■ **Supplied records**:

%%

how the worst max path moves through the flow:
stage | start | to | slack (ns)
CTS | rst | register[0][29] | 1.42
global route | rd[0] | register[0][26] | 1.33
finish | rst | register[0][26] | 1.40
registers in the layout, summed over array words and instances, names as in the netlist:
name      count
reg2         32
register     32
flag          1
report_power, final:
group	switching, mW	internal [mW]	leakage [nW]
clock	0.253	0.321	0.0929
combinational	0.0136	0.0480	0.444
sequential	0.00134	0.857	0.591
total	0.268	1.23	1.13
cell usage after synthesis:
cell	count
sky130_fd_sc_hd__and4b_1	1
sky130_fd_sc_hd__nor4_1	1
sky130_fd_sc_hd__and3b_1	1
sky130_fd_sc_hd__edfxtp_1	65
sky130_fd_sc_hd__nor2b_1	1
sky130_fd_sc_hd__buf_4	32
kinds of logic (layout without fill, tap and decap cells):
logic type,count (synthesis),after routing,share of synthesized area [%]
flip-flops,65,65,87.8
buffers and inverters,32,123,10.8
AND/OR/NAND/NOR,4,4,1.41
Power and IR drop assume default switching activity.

%%
%%

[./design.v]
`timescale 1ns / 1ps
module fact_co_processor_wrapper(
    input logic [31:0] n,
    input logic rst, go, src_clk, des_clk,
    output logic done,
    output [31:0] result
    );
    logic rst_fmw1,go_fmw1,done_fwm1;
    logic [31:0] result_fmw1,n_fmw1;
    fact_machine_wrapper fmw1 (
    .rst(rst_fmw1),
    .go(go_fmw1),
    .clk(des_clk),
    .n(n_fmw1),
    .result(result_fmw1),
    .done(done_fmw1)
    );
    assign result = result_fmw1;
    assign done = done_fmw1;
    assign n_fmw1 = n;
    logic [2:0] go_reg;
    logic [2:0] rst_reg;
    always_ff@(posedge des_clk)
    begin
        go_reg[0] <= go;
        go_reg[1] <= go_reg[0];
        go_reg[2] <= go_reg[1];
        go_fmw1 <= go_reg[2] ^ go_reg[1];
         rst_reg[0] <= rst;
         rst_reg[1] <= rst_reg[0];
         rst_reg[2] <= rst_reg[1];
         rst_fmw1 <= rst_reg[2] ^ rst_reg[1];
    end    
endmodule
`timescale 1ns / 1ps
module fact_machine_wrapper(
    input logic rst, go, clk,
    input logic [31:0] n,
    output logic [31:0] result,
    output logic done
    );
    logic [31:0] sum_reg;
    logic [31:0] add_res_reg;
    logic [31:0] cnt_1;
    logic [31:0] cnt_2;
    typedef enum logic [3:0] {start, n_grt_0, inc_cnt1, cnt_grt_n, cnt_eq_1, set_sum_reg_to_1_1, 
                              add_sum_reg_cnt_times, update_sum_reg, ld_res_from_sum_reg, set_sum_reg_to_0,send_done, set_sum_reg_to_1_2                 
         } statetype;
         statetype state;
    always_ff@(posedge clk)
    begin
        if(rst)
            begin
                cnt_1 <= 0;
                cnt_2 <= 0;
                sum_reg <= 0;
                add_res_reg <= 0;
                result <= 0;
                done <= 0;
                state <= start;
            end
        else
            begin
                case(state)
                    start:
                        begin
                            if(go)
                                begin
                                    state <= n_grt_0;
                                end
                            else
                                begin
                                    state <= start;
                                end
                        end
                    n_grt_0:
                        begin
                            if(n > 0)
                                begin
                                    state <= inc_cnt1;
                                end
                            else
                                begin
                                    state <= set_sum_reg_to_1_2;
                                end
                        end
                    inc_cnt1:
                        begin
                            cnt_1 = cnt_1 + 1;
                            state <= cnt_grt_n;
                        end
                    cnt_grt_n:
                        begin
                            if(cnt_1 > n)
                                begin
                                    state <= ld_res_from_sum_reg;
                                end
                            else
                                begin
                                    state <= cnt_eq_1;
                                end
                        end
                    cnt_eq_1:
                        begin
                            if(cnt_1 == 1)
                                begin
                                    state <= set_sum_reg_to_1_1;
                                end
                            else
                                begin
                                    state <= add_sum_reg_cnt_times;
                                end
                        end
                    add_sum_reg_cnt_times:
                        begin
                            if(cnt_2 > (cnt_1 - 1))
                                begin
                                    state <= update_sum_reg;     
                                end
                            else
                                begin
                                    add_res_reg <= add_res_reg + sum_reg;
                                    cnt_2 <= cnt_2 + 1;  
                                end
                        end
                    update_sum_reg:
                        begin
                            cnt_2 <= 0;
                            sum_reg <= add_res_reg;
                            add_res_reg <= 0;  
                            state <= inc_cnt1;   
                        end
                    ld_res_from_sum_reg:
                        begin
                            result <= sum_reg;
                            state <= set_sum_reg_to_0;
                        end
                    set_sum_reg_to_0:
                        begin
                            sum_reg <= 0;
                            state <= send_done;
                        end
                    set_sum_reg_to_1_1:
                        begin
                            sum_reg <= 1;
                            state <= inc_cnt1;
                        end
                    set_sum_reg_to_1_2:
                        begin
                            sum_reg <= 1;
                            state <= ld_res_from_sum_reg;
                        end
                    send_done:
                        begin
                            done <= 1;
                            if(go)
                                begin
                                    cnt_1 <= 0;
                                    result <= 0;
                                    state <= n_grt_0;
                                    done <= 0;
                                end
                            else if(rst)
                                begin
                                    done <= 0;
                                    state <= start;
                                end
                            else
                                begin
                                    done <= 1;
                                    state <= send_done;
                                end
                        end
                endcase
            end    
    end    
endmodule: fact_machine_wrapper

%%

■ **Work to be completed**:
Only one number is expected: the count of lines in the entries holding the string "synthesis".

■ **Response**:
2